The Motherf**ker with the Hat

Cursing in New York: Flor De Liz Perez (Veronica) and Ricardo Chavira (Jackie). Photo credit: Mark Douet

Play: The Motherf**ker with the Hat
Theatre: Lyttelton Theatre, National Theatre
Playwright: Stephen Adly Guirgis
Director: Indhu Rubasingham

Review by Patsy Antoine

If in-your-face theatre that’s brash and gutsy doesn’t appeal, you may want to side-step the Indhu Rubasingham directed The Motherf**ker with the Hat, Stephen Adly Guirgis’s first Broadway play. If that’s the case, you may well curse the decision.

Across three Manhattan neighbourhoods, five New Yorkers deal with the fallout from addictions, lies and infidelity to hilariously comic effect. Desperate Housewives’ Ricardo Chavira is well cast as Jackie, a recovering drug addict and ex-con who wants to go straight with his girlfriend Veronica (Flor De Liz Perez). That is, until he finds a hat on the bedroom table, which doesn’t belong to him.

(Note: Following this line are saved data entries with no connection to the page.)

<file path="src/sv/fbr_pkg.sv">
// fbr_pkg: shared constants for the framed byte receiver
`default_nettype none

package fbr_pkg;

	// default payload limit of a frame
	localparam int MaxPayloadDefault = 16;

	// parser phase codes
	localparam logic [2:0] PhSof  = 3'd0;
	localparam logic [2:0] PhId   = 3'd1;
	localparam logic [2:0] PhLen  = 3'd2;
	localparam logic [2:0] PhData = 3'd3;
	localparam logic [2:0] PhChk  = 3'd4;

	// status codes of a result word
	localparam logic [1:0] StNone    = 2'd0;
	localparam logic [1:0] StAccept  = 2'd1;
	localparam logic [1:0] StBadSum  = 2'd2;
	localparam logic [1:0] StTooLong = 2'd3;

	// configuration register indexes
	localparam logic [2:0] CfgStartByte = 3'd0;
	localparam logic [2:0] CfgIdFirst   = 3'd1;
	localparam logic [2:0] CfgIdSecond  = 3'd2;
	localparam logic [2:0] CfgIdThird   = 3'd3;
	localparam logic [2:0] CfgIdWord    = 3'd4;

	// configuration reset values
	localparam logic [7:0] StartByteReset = 8'hAA;
	localparam logic [7:0] IdFirstReset   = 8'd1;
	localparam logic [7:0] IdSecondReset  = 8'd2;
	localparam logic [7:0] IdThirdReset   = 8'd3;
	localparam logic [7:0] IdWordReset    = 8'd4;

endpackage

`default_nettype wire

</file>
<file path="src/sv/framed_byte_receiver.sv">
// framed_byte_receiver: frame parser for start, id, length, payload and checksum bytes
//
//   channel  direction  handshake                 payload
//   in       input      in_valid / in_stall       rx_byte
//   out      output     out_valid / out_stall     flag_first, flag_second, flag_third,
//                                                 word_value, status
//   cfg      input      cfg_wr_en (no handshake)  cfg_index, cfg_data
//
// One byte is taken per cycle while in_stall is low; each byte yields one result word in the next cycle.
// The parse state updates at the edge that takes the byte, so the phase and
// running sum loop is the only path that sets the rate.
// A single output register holds the result; a new byte is taken whenever that
// register is empty or is being emptied in the same cycle.
// Reset (arst_n low) returns the parser to start-byte hunting, clears the flag and
// word registers and loads the default id and start byte values.
`default_nettype none

module framed_byte_receiver #(
	parameter int MAX_PAYLOAD = fbr_pkg::MaxPayloadDefault
) (
	input  wire logic        clk,
	input  wire logic        arst_n,
	// input channel
	input  wire logic        in_valid,
	output logic             in_stall,
	input  wire logic [7:0]  rx_byte,
	// output channel
	output logic             out_valid,
	input  wire logic        out_stall,
	output logic [7:0]       flag_first,
	output logic [7:0]       flag_second,
	output logic [7:0]       flag_third,
	output logic [15:0]      word_value,
	output logic [1:0]       status,
	// configuration port
	input  wire logic        cfg_wr_en,
	input  wire logic [2:0]  cfg_index,
	input  wire logic [7:0]  cfg_data
);

	localparam logic [7:0] MaxLen = 8'(MAX_PAYLOAD);

	// configuration registers
	logic [7:0] start_byte_q, id_first_q, id_second_q, id_third_q, id_word_q;

	// parse state
	logic [2:0]  phase_q, phase_d;
	logic [7:0]  frame_id_q, frame_id_d;
	logic [7:0]  frame_len_q, frame_len_d;
	logic [7:0]  count_q, count_d;
	logic [7:0]  sum_q, sum_d;
	logic [7:0]  pay_first_q, pay_first_d;
	logic [7:0]  pay_second_q, pay_second_d;
	logic [7:0]  flag_first_q, flag_first_d;
	logic [7:0]  flag_second_q, flag_second_d;
	logic [7:0]  flag_third_q, flag_third_d;
	logic [15:0] word_q, word_d;
	logic [1:0]  status_d;

	// result register
	logic        res_valid_q;
	logic [7:0]  res_first_q, res_second_q, res_third_q;
	logic [15:0] res_word_q;
	logic [1:0]  res_status_q;

	logic       in_take;
	logic [7:0] sum_add;
	logic [7:0] count_inc;

	assign in_stall  = res_valid_q && out_stall;
	assign in_take   = in_valid && !in_stall;
	assign sum_add   = sum_q + rx_byte;
	assign count_inc = count_q + 8'd1;

	// configuration writes, unknown indexes ignored
	always_ff @(posedge clk or negedge arst_n) begin
		if (!arst_n) begin
			start_byte_q <= fbr_pkg::StartByteReset;
			id_first_q   <= fbr_pkg::IdFirstReset;
			id_second_q  <= fbr_pkg::IdSecondReset;
			id_third_q   <= fbr_pkg::IdThirdReset;
			id_word_q    <= fbr_pkg::IdWordReset;
		end else if (cfg_wr_en) begin
			case (cfg_index)
				fbr_pkg::CfgStartByte: start_byte_q <= cfg_data;
				fbr_pkg::CfgIdFirst:   id_first_q   <= cfg_data;
				fbr_pkg::CfgIdSecond:  id_second_q  <= cfg_data;
				fbr_pkg::CfgIdThird:   id_third_q   <= cfg_data;
				fbr_pkg::CfgIdWord:    id_word_q    <= cfg_data;
				default: ;
			endcase
		end
	end

	// next parse state for the byte on the input
	always_comb begin
		phase_d       = phase_q;
		frame_id_d    = frame_id_q;
		frame_len_d   = frame_len_q;
		count_d       = count_q;
		sum_d         = sum_q;
		pay_first_d   = pay_first_q;
		pay_second_d  = pay_second_q;
		flag_first_d  = flag_first_q;
		flag_second_d = flag_second_q;
		flag_third_d  = flag_third_q;
		word_d        = word_q;
		status_d      = fbr_pkg::StNone;
		case (phase_q)
			fbr_pkg::PhId: begin
				frame_id_d = rx_byte;
				sum_d      = rx_byte;
				phase_d    = fbr_pkg::PhLen;
			end
			fbr_pkg::PhLen: begin
				frame_len_d = rx_byte;
				count_d     = 8'd0;
				sum_d       = sum_add;
				if (rx_byte > MaxLen) begin
					status_d = fbr_pkg::StTooLong;
					phase_d  = fbr_pkg::PhSof;
				end else if (rx_byte == 8'd0) begin
					phase_d = fbr_pkg::PhChk;
				end else begin
					phase_d = fbr_pkg::PhData;
				end
			end
			fbr_pkg::PhData: begin
				if (count_q == 8'd0) begin
					pay_first_d = rx_byte;
				end else if (count_q == 8'd1) begin
					pay_second_d = rx_byte;
				end
				sum_d   = sum_add;
				count_d = count_inc;
				if (count_inc >= frame_len_q) begin
					phase_d = fbr_pkg::PhChk;
				end
			end
			fbr_pkg::PhChk: begin
				if (rx_byte == sum_q) begin
					status_d = fbr_pkg::StAccept;
					// length 1 frames load every flag whose id matches
					if (frame_len_q == 8'd1) begin
						if (frame_id_q == id_first_q)  flag_first_d  = pay_first_q;
						if (frame_id_q == id_second_q) flag_second_d = pay_first_q;
						if (frame_id_q == id_third_q)  flag_third_d  = pay_first_q;
					end
					// length 2 word frame, high byte first
					if (frame_len_q == 8'd2 && frame_id_q == id_word_q) begin
						word_d = {pay_first_q, pay_second_q};
					end
				end else begin
					status_d = fbr_pkg::StBadSum;
				end
				count_d = 8'd0;
				phase_d = fbr_pkg::PhSof;
			end
			default: begin
				if (rx_byte == start_byte_q) begin
					phase_d = fbr_pkg::PhId;
				end else begin
					phase_d = fbr_pkg::PhSof;
				end
			end
		endcase
	end

	// parse state registers
	always_ff @(posedge clk or negedge arst_n) begin
		if (!arst_n) begin
			phase_q       <= fbr_pkg::PhSof;
			frame_id_q    <= 8'd0;
			frame_len_q   <= 8'd0;
			count_q       <= 8'd0;
			sum_q         <= 8'd0;
			flag_first_q  <= 8'd0;
			flag_second_q <= 8'd0;
			flag_third_q  <= 8'd0;
			word_q        <= 16'd0;
		end else if (in_take) begin
			phase_q       <= phase_d;
			frame_id_q    <= frame_id_d;
			frame_len_q   <= frame_len_d;
			count_q       <= count_d;
			sum_q         <= sum_d;
			flag_first_q  <= flag_first_d;
			flag_second_q <= flag_second_d;
			flag_third_q  <= flag_third_d;
			word_q        <= word_d;
		end
	end

	// payload bytes, written before any read
	always_ff @(posedge clk) begin
		if (in_take) begin
			pay_first_q  <= pay_first_d;
			pay_second_q <= pay_second_d;
		end
	end

	// result word valid flag
	always_ff @(posedge clk or negedge arst_n) begin
		if (!arst_n) begin
			res_valid_q <= 1'b0;
		end else if (in_take) begin
			res_valid_q <= 1'b1;
		end else if (!out_stall) begin
			res_valid_q <= 1'b0;
		end
	end

	// result word payload
	always_ff @(posedge clk) begin
		if (in_take) begin
			res_first_q  <= flag_first_d;
			res_second_q <= flag_second_d;
			res_third_q  <= flag_third_d;
			res_word_q   <= word_d;
			res_status_q <= status_d;
		end
	end

	assign out_valid   = res_valid_q;
	assign flag_first  = res_first_q;
	assign flag_second = res_second_q;
	assign flag_third  = res_third_q;
	assign word_value  = res_word_q;
	assign status      = res_status_q;

endmodule

`default_nettype wire

</file>
<file path="config.mk">
export PLATFORM = sky130hd
export DESIGN_NAME = framed_byte_receiver
export DESIGN_NICKNAME = d
export VERILOG_FILES = /design/src/sv/fbr_pkg.sv /design/src/sv/framed_byte_receiver.sv
export SDC_FILE = /design/constraint.sdc
export NUM_CORES = 1
export LEC_CHECK = 0
export BUFFER_PORTS_ARGS = -buffer_cell sky130_fd_sc_hd__buf_4
export CELL_PAD_IN_SITES_DETAIL_PLACEMENT = 2
export CELL_PAD_IN_SITES_GLOBAL_PLACEMENT = 2
export CORE_MARGIN = 2
export CORE_UTILIZATION = 45
export CTS_CLUSTER_SIZE = 12
export DETAILED_ROUTE_END_ITERATION = 10
export HOLD_SLACK_MARGIN = 0.1
export PLACE_DENSITY = 0.85
export SYNTH_ARGS = -nofsm -noshare
export SYNTH_HDL_FRONTEND = slang
export SYNTH_SLANG_ARGS = --single-unit
</file>
<file path="constraint.sdc">
create_clock -name clk -period 6.1 [get_ports clk]
set_input_delay 0.305 -clock clk [delete_from_list [all_inputs] [get_ports clk]]
set_output_delay 0.305 -clock clk [all_outputs]
set_load 0.01 [all_outputs]
</file>
# Word-level counts from Yosys, hierarchy flattened
# Cells that the tools add are included.
# W data, S select, Z words.
[classes]
n_mux = 27
magnitude_cmp = 2
n_addsub = 2
eq_ne = 19
n_reduce_logical = 23
n_bitwise = 1
[ops]
columns = ["op", "count"]
rows = [
  ["$mux W8", 12],
  ["$eq A8 B8 Y1", 6],
  ["$mux W16", 3],
  ["$pmux W8 S2", 2],
  ["$reduce_and A2 Y1", 10],
  ["$eq A8 B1 Y1 const B", 2],
  ["$logic_not A8 Y1", 2],
  ["$eq A3 B2 Y1 const B", 4],
  ["$pmux W3 S4", 1],
  ["$mux W3", 3],
  ["$add A8 B1 Y8 const B", 1],
  ["$add A8 B8 Y8", 1],
  ["$eq A8 B2 Y1 const B", 1],
  ["$ge A8 B8 Y1", 1],
  ["$gt A8 B5 Y1 const B", 1],
  ["$eq A3 B1 Y1 const B", 2],
  ["$eq A3 B3 Y1 const B", 2],
  ["$mux W2", 2],
  ["$pmux W2 S2", 1],
  ["$reduce_and A4 Y1", 1],
  ["$reduce_bool A2 Y1", 2],
  ["$reduce_or A2 Y1", 2],
  ["$logic_and A1 B1 Y1", 3],
  ["$logic_not A3 Y1", 1],
  ["6 further kinds", 8],
]
[word_totals]
input_bits = 24
ff_bits = 174
elab_cells = 96

# Logic depth before layout (Yosys ltp)
[logic_depth]
depth_word = 5
mapped_depth = 9

# Worst setup path after synthesis
# No wires, ideal clock.
[synth_timing]
path_kind = "reg-to-reg"
start = "register sum_q[4]"
end = "register word_q[10]"
setup_ns = 0.125
slack_ns = 3.642
path_buffers = 1
arrival_ns = 2.333
synth_period_minus_slack_ns = 2.458
required_ns = 5.975
stages_incl_launch_ff = 9
cell_sequence = "dfrtp_1 ha_1 nor4_1 nand3_1 nor4_2 nand3_2 nor2_4 buf_6 mux2_2"
[synth_via]
elab_chain_cells = 3
[synth_lines]
columns = ["item", "line", "source"]
rows = [
  ["start: declaration", "framed_byte_receiver.sv:51", "logic [7:0] sum_q, sum_d;"],
  ["start signal: assignment", "framed_byte_receiver.sv:186", "sum_q <= sum_d;"],
  ["$eq A8 B8 Y1", "framed_byte_receiver.sv:141", "if (rx_byte == sum_q) begin"],
  ["$mux W16", "framed_byte_receiver.sv:141", ""],
  ["$mux W16", "framed_byte_receiver.sv:109", "case (phase_q)"],
  ["end signal: assignment", "framed_byte_receiver.sv:190", "word_q <= word_d;"],
  ["end: declaration", "framed_byte_receiver.sv:57", "logic [15:0] word_q, word_d;"],
]
# Every way passes these cells.
# A chain may end at the register's enable or synchronous reset.

# Worst setup path in the final report
[layout_timing]
start = "register sum_q[4]"
end = "register word_q[4]"
# The elaborated chain is that of the path after synthesis.

==> results.md <==
* Measured slew at the worst slew-check pin at 1.09 ns
* Clk pwr share at 0.351
* Leakage Power at 4.09 nW
* Num CTS Buffers at 17
* Fillcell total at 1620
* Max incr delay on CP at 0.62 ns
* Via count at 5176
* Yosys synthesis warning count at 0
* Crit path capture type: flip-flop
* Critical path class: flip-flop to flip-flop
* DP Wirelength at 15300 µm
* Setup Skew at 0.0164 ns
* Syn avg cell area at 13.4 µm²
* Hold path start: rx_byte[1]
* Peak supply drop at 0.214 mV
* Total gr overflow at 0
* # diodes at 0
* Die Width at 137 µm
* Critical-path top delay cell: nor2_4
* Synthesis-stage register bit count at 174
* Most common cell after layout, fill and taps aside: mux2_2
* Crit path cell chain: ha_1 > nor4_1 > nand3_1 > nor4_2 > nand3_2 > nor2_4 > mux2_2
* First-pass GRT wire length at 35900 µm
* P_sw at 0.000803 W
* Layout Nets at 714
* CTS clk-pin slew, worst paths at 0.07 ns
* Cells on worst reg2reg path at 7
* GR Util met2 at 0.465
* Status: finished, final reports clean
* DRC viols at 0
* Syn Nets at 640
* Final count of pins violating max slew at 0
* Fin. Hold Viols at 0
* First-pass iteration count of the detailed router at 4
* CTS max path bufs at 2
* CP Data Arrival Time at 3.56 ns
* Data required, critical path at 6.41 ns
* Hold path depth at 1
* Setup Total Neg Slack at 0 ns
* Most frequent cells in the layout: 133 x mux2_2, 107 x dfrtp_1, 73 x buf_4
* Post-synth EDFFs at 58
* Final core utilization at 0.536
* Ys flop type: dfrtp_1
* Layout cells sized above 1 at 0.377
* TritonCTS clock tree: yes
* Synth-to-Final Area Change at 16.3%
* Die H at 137 µm
* Met1 Track Usage GR at 0.319
* M3 GR Usage at 0.0493
* IO Port Bufs at 67
* Reg2reg start: sum_q[4]$_DFFE_PN0P_
* Core area at 0.0174 mm²
* Clock latency on the worst-skew pair at 0.44 ns
* Post-route insts no fill at 909
* Slew margin rel. at 0.275
* Routed WL at 23000 µm
* Min cycle time layout at 3.25 ns
* H-tree depth at 4
* Register area share after synthesis at 0.582
* Vias in the first global route at 5985
* Comb power frac at 0.153
* Post-Syn Area at 0.00800 mm²
* Maxcap violations at 0
* Setup Buffers After CTS at 0
* Busiest grt layer: met2
* Detail Route Antenna Nets at 0
* I/O pin cnt at 68
* Sequential power share at 0.496
* Cells after DPL at 875
* Row count at 48
* PD cells at 308 mW/mm²
* Fmax at 0.308 GHz
* FFs w/ async S/R, synth at 0.667
* GP Congestion at 0.795
* Root Buffer: clkbuf_16
* Crit path max fanout at 17
* Post-Syn Instances at 597
* Initial Util at 0.461
* Starting DRT DRC Count at 211
* Synth unique cells at 44
* Die ar. at 0.0189 mm²
* Switching share of power at 0.280
* Post-CTS Resized at 0
* Routed WL per cell at 25.3 µm
* Initial antenna violation count at 0
* Kind of start point of the critical path: flip-flop
* Final period util at 0.533
* Min-Delay Path Class: input port to flip-flop
* Final setup vio count at 0
* RSZ-0062 raised after global routing: no
* Vias/cell at 5.69
* # clock sinks at 174
* Total track usage at 0.264
* Pint at 0.00207 W
* Worst Setup SP: sum_q[4]$_DFFE_PN0P_
* Largest net degree at the start of global routing at 82
-- Yosys cell counts (all sizes together) (2+ instances only) --
master  number  area, µm²
a31oi        5       31.3
nor2        24       97.6
ha          18        225
xor2         7       61.3
a21oi       13       65.1
nor3         6       30.0
nand4       11       68.8
nand2       45        176
xnor2       43        377
dfrtp      107       2680
or4          2       15.0
clkbuf      16       60.1
o21ai       18       90.1
mux2       133       1500
and3         9       56.3
nand4b       2       17.5
a21o         3       22.5
dfstp        9        236
nor4bb       2       20.0
nor4         4       31.3
edfxtp      58       1740
buf          4       28.8
nand3       18        133
nand2b       8       50.1
inv         20       75.1
-- repair_timing --
item | 4_1_cts | 5_1_grt
hold buffers | 2 | 0
endpoints found under the hold margin | 36 | 0
setup endpoints to repair | 0 | 0
-- cells by family after synthesis --
logic type / Yosys count / synth area share
mux: 133 / 0.187
compound gates: 46 / 0.0330
fa+ha+maj: 19 / 0.0307
xor+xnor: 50 / 0.0548
simple gates: 135 / 0.0917
flops: 174 / 0.582
buf+inv: 40 / 0.0205
-- layer usage --
layer  share of wire  up-vias
li1                -     2282
met1            0.42     2737
met2            0.53      118
met3           0.031       39
met4           0.023        0
met5               0        -
-- through the flow --
stage	instance area, µm²	power (W)	setup WS [ns]	hold slack [ns]
after floorplan	8000	0.00170	3.64	0.00941
after CTS	9300	0.00290	2.77	0.123
after global routing	9300	0.00300	2.61	0.130
after global placement	8740	0.00182	2.89	0.308
after detailed placement	8740	0.00187	2.76	0.311
final	9300	0.00287	2.85	0.145
-- worst max-delay path: cells and delay by family, from the launching register on --
kind	cells	cell delay (ns)
muxes	1	0.44
DFF	1	0.40
and+or+nand+nor	5	1.95
adders and majority gates	1	0.34
-- final cells by class --
cell class                      instances  area (µm²)  share of cell area
Tap cell                              225         282              0.0303
Clock inverter                         13        95.1              0.0102
Sequential cell                       174        4660               0.501
Clock buffer                           19         443              0.0476
Multi-Input combinational cell        383        3180               0.342
Inverter                               20        75.1             0.00807
Timing Repair Buffer                   75         568              0.0611
-- final timing paths --
kind | end | slack, ns
worst max-delay path | word_q[4]$_DFFE_PN0P_ | 2.85
worst min-delay path | pay_first_q[1]$_DFFE_PP_ | 0.15
worst max register to register | word_q[4]$_DFFE_PN0P_ | 2.85
worst min register to register | frame_len_q[7]$_DFFE_PN0P_ | 0.49
max in group asynchronous | word_q[8]$_DFFE_PN0P_ | 4.25
min in group asynchronous | sum_q[6]$_DFFE_PN0P_ | 0.39
-- power groups by stage --
stage	clock [W]	combinational, W	sequential, W
after global placement	0	0.000393	0.00143
after global routing	0.00108	0.000489	0.00143
after floorplan	0	0.000298	0.00140
after CTS	0.00103	0.000446	0.00142
final	0.00101	0.000440	0.00142
after detailed placement	0	0.000428	0.00144
(Power assumes the default switching activity.)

Determined to find the hat’s owner, Jackie’s AA sponsor Ralph (Alec Newman), Ralph’s wife Victoria (Nathalie Armin) and Jackie’s Cousin Julio (played brilliantly by Yul Vazquez who reprises his Broadway role) are all soon drawn into a sticky web of untruths and deceit.

Guirgis has a knack for exposing the gritty, everyday realities of New York’s underclass. He won the Pulitzer Prize for drama earlier this year for Between Riverside and Crazy, the story of a retired policeman who faces losing his home. He also sure knows how to cuss – Veronica’s defensive, kick-ass rant near the start of the play is one of the many highlights.

But it’s Cousin Julio who’s gets the best lines. And Yul Vazquez delivers each one to perfection. “What do you think I do in the gym, sit in the sauna and do reach arounds?” is one of the many gems.

That’s not to say the other cast members are slacking. Ricardo Chavira brings a realness to Jackie by placing a harness around your shoulders, offering you a gentle tug, before slowly drawing you in.

Flor De Liz Perez effortlessly channels a brash and believable Nuyourican energy while Alec Newman and Nathalie Armin shine as the vegan-living, green-juice guzzling Manhattanites, despite being the only two English cast members.

All of this is performed within three cleverly designed sets which glide effortlessly in and out against a backdrop of New York City fire escapes.

The Motherf**ker with the Hat ends with a rare, tender moment that pulls all of the anger, emotion and explosiveness which precedes it into one poignant scene, showing just how Guirgis’s sharp, well-observed prose can touch you on all levels.

The Motherf**ker with the Hat is at the Lyttelton Theatre at the National Theatre until 20 August 2015.